[The input]

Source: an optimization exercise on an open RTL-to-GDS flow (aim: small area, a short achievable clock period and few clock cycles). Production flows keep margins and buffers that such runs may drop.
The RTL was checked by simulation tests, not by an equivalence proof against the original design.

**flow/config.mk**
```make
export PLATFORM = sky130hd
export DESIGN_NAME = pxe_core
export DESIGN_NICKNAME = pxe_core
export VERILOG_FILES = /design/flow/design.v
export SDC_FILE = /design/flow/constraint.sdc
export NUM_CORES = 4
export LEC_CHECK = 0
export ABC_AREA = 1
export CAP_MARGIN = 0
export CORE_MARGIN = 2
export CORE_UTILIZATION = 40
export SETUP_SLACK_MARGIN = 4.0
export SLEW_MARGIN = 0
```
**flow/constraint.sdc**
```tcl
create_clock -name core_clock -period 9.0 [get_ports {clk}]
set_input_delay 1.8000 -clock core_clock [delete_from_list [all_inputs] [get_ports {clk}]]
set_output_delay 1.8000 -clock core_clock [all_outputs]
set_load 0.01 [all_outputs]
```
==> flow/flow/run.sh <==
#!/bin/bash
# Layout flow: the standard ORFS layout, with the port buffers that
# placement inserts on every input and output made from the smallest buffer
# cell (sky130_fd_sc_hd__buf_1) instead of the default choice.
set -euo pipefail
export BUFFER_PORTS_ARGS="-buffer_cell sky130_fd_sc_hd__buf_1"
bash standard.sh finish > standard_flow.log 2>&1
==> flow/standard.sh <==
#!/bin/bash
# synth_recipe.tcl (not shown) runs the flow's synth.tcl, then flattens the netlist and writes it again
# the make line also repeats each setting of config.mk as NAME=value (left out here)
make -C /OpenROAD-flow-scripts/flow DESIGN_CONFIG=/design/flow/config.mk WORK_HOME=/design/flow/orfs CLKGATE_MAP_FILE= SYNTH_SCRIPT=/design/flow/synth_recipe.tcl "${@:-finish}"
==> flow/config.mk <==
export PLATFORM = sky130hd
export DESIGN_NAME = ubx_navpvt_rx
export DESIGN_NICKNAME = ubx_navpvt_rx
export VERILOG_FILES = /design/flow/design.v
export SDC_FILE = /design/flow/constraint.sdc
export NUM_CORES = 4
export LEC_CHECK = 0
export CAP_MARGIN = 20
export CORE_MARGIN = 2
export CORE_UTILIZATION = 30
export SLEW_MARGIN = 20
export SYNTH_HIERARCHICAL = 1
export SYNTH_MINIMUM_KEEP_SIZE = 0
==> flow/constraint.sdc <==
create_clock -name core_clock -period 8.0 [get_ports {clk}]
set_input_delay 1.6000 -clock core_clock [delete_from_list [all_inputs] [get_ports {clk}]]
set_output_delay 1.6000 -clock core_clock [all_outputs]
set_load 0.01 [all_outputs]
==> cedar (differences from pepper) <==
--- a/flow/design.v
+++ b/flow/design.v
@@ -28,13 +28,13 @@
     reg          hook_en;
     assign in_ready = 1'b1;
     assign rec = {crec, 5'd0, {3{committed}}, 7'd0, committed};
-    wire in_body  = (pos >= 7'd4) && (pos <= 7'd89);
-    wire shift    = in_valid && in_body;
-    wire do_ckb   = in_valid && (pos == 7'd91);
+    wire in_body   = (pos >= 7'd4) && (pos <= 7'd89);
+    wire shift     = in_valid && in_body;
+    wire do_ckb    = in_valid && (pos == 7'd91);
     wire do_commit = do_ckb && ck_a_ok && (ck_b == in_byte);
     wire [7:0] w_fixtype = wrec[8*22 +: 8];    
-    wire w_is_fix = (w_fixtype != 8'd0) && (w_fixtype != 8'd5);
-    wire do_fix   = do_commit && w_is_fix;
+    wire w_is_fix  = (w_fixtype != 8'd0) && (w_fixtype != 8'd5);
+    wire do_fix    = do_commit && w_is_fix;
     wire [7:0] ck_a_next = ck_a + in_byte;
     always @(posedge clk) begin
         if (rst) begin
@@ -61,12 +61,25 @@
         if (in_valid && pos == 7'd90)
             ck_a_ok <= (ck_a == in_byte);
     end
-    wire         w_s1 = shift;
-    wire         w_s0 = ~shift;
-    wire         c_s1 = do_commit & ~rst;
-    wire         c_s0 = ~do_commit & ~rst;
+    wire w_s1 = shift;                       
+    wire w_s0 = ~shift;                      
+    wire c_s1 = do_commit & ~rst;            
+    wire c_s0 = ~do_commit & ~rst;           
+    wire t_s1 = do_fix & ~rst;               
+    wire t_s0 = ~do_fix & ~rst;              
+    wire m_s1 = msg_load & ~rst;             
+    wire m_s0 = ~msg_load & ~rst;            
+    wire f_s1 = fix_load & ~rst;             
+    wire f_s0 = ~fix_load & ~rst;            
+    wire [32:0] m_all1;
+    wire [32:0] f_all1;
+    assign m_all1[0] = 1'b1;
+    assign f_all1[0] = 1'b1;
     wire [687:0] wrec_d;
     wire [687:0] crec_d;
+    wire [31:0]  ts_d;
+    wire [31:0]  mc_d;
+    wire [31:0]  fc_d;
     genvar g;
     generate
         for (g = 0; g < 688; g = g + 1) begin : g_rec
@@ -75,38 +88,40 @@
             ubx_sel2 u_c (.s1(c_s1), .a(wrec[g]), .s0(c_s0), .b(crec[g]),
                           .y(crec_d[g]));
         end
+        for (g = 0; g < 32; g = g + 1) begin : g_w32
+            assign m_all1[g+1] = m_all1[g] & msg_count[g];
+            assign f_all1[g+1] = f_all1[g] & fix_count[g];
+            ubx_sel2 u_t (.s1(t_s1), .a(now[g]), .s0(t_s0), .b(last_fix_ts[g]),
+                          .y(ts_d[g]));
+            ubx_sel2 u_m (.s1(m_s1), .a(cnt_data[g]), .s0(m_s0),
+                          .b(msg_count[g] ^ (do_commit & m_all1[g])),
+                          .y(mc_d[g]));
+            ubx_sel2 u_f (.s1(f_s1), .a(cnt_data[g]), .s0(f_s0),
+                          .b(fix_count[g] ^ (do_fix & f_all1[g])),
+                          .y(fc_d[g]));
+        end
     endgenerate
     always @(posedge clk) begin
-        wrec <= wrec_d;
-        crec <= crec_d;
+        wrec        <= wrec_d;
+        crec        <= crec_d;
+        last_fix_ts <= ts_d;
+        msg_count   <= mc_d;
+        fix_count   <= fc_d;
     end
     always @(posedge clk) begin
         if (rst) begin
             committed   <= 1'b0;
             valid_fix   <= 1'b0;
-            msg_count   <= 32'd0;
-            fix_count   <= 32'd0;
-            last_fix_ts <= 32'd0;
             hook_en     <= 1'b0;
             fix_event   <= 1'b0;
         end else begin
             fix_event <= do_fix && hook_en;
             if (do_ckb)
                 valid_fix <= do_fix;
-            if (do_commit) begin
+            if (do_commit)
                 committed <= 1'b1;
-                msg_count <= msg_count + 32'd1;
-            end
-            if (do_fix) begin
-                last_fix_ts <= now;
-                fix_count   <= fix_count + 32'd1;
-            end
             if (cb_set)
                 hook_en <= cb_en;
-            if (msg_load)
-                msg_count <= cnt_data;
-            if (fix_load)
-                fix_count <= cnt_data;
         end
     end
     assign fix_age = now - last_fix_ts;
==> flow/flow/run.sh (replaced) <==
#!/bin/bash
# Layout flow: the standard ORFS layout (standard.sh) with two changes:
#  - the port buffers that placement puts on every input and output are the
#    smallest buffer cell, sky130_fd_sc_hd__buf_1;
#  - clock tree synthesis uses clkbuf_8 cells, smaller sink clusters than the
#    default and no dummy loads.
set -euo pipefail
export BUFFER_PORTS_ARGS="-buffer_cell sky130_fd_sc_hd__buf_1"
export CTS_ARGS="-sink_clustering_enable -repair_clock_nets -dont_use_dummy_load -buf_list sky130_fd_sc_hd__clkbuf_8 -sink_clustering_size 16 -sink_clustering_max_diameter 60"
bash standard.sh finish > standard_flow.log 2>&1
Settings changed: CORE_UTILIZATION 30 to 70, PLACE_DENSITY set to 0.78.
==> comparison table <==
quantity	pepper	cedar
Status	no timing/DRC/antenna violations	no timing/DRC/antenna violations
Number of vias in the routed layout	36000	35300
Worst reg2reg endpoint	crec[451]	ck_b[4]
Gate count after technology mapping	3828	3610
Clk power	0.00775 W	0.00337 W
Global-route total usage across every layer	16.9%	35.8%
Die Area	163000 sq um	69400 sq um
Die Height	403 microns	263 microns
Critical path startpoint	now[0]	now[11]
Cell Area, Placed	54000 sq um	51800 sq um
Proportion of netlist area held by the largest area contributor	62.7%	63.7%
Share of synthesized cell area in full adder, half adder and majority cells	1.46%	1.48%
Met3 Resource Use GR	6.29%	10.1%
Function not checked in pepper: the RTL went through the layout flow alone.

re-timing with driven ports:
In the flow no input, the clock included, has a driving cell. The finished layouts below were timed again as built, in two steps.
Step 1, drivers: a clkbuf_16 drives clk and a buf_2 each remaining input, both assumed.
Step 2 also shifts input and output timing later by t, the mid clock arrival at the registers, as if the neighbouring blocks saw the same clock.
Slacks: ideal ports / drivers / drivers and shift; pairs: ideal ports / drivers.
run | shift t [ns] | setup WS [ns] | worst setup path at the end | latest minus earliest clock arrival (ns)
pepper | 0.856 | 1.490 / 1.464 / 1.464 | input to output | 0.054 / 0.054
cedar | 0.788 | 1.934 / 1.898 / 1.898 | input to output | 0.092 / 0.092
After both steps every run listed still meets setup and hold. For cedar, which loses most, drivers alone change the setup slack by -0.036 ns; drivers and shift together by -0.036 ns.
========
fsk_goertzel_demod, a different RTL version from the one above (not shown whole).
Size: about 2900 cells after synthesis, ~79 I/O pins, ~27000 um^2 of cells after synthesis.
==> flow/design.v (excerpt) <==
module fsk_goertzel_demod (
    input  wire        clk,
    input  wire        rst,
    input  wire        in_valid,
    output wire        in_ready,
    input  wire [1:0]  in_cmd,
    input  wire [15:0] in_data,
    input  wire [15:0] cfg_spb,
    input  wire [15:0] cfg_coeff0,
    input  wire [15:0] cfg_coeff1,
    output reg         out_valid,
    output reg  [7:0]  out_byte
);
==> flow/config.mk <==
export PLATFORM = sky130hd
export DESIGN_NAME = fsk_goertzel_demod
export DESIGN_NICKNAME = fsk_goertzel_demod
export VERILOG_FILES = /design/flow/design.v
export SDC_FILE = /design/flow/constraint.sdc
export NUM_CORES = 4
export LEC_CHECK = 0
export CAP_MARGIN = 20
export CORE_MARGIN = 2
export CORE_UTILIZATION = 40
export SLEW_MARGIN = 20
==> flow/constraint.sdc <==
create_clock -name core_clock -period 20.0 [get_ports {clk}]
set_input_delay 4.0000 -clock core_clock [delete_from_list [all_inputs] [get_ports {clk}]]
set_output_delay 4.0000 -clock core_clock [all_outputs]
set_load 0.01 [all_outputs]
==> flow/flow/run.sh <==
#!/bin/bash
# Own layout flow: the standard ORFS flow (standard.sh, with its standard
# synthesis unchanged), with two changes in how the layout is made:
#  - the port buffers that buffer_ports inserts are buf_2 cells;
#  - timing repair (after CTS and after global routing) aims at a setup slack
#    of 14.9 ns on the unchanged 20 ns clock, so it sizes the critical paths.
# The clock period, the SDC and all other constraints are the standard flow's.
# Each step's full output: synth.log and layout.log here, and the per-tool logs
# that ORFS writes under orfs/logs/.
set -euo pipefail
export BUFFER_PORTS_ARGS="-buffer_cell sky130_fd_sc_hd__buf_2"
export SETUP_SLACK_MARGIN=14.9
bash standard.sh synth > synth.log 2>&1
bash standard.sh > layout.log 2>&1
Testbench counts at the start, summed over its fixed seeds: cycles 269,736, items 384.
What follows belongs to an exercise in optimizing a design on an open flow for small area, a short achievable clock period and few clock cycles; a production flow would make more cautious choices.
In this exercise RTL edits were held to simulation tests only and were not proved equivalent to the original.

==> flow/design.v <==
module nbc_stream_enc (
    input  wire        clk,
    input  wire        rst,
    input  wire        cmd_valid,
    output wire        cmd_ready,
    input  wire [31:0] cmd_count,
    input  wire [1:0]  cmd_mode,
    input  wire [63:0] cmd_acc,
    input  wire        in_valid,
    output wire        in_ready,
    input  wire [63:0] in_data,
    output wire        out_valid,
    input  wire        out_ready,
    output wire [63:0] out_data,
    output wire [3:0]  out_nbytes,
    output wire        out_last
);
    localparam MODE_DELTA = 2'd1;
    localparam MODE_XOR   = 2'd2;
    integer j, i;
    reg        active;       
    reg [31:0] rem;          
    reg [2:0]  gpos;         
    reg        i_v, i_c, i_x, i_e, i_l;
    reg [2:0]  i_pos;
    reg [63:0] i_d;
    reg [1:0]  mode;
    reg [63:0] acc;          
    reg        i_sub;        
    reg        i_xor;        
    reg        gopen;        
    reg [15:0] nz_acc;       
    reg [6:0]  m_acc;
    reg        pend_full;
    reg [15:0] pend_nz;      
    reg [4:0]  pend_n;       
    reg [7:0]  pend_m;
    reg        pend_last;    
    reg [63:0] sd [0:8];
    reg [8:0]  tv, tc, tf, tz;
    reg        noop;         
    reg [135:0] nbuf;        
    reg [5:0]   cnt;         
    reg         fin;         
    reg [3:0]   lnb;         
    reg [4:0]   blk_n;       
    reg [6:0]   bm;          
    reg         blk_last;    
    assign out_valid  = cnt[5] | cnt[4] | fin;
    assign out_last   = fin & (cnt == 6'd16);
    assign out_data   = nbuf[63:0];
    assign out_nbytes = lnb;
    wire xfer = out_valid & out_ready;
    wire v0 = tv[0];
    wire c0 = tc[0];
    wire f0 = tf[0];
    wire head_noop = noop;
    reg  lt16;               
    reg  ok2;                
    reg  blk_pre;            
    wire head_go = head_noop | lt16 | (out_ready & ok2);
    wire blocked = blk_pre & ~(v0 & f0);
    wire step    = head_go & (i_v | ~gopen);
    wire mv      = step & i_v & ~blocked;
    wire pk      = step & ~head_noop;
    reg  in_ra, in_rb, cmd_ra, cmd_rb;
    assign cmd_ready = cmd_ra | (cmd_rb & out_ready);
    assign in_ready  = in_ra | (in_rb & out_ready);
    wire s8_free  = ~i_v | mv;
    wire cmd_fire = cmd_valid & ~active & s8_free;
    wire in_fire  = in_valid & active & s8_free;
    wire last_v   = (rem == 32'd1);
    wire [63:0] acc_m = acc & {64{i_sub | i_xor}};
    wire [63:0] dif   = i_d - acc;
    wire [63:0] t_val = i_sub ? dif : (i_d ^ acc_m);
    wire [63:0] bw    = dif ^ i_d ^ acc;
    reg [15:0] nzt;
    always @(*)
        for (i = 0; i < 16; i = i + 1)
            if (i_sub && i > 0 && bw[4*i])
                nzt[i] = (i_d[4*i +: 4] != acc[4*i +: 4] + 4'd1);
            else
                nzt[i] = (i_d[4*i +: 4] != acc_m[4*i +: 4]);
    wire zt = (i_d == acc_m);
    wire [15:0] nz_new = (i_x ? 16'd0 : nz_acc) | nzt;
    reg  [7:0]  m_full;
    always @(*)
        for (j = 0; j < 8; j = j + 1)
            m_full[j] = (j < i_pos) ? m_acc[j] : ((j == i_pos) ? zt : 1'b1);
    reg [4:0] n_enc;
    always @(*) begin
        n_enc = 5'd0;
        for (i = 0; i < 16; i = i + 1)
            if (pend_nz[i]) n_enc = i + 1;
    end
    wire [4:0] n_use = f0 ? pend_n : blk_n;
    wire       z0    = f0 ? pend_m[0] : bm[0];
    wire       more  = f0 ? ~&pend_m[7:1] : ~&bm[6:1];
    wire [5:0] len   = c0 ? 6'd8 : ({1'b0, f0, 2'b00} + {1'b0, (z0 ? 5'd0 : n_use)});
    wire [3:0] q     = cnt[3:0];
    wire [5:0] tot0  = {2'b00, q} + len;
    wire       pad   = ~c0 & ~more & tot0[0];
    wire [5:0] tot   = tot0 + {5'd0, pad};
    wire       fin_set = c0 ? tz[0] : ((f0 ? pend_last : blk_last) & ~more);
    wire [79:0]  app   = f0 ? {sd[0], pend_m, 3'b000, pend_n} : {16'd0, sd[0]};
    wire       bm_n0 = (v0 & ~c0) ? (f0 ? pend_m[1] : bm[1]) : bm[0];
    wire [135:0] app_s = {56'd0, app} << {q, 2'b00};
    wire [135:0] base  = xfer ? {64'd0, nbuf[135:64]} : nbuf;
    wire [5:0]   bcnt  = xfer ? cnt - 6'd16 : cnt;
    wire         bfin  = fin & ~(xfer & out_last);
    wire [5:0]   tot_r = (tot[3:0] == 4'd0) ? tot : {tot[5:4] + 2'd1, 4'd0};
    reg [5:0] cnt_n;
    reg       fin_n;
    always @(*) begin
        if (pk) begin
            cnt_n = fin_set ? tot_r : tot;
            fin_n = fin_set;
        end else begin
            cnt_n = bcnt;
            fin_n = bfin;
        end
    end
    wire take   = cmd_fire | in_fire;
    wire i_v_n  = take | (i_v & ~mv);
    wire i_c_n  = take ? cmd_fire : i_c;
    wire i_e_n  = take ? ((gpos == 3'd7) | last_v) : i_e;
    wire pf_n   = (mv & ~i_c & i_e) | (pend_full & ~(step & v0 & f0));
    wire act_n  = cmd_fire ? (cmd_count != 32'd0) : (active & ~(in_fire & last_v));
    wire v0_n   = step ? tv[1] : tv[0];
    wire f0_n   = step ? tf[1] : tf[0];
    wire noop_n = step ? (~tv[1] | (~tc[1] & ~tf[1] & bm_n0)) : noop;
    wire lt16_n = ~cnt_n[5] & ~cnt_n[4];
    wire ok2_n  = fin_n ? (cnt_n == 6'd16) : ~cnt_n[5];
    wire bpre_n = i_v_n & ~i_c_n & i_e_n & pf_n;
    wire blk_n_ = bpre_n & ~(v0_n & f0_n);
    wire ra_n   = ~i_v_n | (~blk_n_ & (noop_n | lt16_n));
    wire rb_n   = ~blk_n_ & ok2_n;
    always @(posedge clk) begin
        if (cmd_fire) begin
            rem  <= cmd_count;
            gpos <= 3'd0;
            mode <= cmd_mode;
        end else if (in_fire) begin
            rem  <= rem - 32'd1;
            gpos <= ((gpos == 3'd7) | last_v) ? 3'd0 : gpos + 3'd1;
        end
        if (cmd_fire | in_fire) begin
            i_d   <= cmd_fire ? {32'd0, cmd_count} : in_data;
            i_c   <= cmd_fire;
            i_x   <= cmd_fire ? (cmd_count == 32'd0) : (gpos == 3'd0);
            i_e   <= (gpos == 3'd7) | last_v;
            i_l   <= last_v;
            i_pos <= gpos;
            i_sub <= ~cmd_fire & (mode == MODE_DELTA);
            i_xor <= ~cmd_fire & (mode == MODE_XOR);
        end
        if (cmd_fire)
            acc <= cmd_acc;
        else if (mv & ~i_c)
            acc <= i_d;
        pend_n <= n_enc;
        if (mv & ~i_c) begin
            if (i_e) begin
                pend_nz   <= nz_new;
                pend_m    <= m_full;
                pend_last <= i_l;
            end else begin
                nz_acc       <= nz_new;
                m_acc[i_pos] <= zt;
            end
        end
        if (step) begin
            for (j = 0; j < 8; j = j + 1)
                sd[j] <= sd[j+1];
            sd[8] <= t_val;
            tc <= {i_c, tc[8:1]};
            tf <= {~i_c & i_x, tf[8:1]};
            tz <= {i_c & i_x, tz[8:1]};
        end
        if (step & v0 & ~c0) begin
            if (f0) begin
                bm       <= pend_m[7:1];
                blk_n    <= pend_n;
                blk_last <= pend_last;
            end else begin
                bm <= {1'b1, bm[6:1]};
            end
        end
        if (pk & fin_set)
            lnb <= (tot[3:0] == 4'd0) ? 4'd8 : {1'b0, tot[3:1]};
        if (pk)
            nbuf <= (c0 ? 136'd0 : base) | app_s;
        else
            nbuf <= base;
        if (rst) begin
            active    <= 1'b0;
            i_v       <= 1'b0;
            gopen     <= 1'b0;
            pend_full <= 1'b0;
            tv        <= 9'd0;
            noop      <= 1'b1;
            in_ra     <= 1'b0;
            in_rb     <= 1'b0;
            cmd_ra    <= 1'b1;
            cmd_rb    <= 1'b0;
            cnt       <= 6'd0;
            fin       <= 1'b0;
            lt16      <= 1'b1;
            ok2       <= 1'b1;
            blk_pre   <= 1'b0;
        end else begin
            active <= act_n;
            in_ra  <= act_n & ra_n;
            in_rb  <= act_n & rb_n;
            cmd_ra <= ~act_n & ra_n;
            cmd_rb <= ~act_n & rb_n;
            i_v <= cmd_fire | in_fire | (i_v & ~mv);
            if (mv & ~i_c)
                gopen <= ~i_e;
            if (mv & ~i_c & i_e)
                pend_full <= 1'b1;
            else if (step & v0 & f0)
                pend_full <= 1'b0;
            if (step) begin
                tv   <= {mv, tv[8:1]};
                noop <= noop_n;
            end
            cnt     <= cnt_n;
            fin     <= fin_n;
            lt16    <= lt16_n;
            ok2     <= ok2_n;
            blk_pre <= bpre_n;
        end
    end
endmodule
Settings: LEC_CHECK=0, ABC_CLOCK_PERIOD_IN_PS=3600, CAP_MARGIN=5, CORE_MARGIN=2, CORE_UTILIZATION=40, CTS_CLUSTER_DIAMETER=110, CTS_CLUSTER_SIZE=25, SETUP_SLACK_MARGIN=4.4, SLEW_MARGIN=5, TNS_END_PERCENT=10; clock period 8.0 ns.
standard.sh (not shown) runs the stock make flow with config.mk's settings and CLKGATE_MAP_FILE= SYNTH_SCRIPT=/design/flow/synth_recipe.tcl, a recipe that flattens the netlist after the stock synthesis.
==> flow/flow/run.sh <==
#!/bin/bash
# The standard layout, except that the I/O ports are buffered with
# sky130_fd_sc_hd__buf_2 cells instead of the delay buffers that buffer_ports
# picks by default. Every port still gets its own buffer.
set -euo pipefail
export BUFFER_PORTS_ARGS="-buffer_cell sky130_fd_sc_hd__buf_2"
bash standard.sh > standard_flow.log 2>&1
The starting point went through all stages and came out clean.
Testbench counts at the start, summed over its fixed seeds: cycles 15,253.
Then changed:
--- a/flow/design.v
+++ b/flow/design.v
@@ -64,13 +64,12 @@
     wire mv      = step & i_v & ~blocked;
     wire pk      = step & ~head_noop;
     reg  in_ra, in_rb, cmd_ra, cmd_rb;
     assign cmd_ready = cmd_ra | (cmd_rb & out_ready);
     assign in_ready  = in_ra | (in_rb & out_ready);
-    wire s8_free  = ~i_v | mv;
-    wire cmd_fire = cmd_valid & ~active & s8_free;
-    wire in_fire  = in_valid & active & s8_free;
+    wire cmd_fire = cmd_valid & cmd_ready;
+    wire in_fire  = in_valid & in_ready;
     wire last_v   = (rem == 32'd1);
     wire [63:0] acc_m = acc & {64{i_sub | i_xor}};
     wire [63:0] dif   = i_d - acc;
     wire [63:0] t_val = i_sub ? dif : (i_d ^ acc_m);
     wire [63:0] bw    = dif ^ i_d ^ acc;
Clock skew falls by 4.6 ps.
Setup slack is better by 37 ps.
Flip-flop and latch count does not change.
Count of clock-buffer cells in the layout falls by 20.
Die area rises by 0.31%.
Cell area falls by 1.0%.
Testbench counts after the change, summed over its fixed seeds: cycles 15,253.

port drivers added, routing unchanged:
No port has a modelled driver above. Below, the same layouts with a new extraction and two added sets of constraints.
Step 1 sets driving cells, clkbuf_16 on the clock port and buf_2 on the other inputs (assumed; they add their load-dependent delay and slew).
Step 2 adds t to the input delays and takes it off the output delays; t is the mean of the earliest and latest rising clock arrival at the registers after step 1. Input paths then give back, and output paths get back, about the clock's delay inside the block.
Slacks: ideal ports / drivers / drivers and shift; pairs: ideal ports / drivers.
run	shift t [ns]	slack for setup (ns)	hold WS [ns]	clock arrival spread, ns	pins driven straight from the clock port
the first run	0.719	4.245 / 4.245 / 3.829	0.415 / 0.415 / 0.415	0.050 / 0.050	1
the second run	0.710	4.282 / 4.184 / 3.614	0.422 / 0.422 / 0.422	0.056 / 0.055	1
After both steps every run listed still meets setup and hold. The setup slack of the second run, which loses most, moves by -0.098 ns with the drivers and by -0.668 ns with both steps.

[Aim of the task]
Tally the lines in these entries that have the string "changes" in them, then answer with the count and nothing else.

[Task answer]
2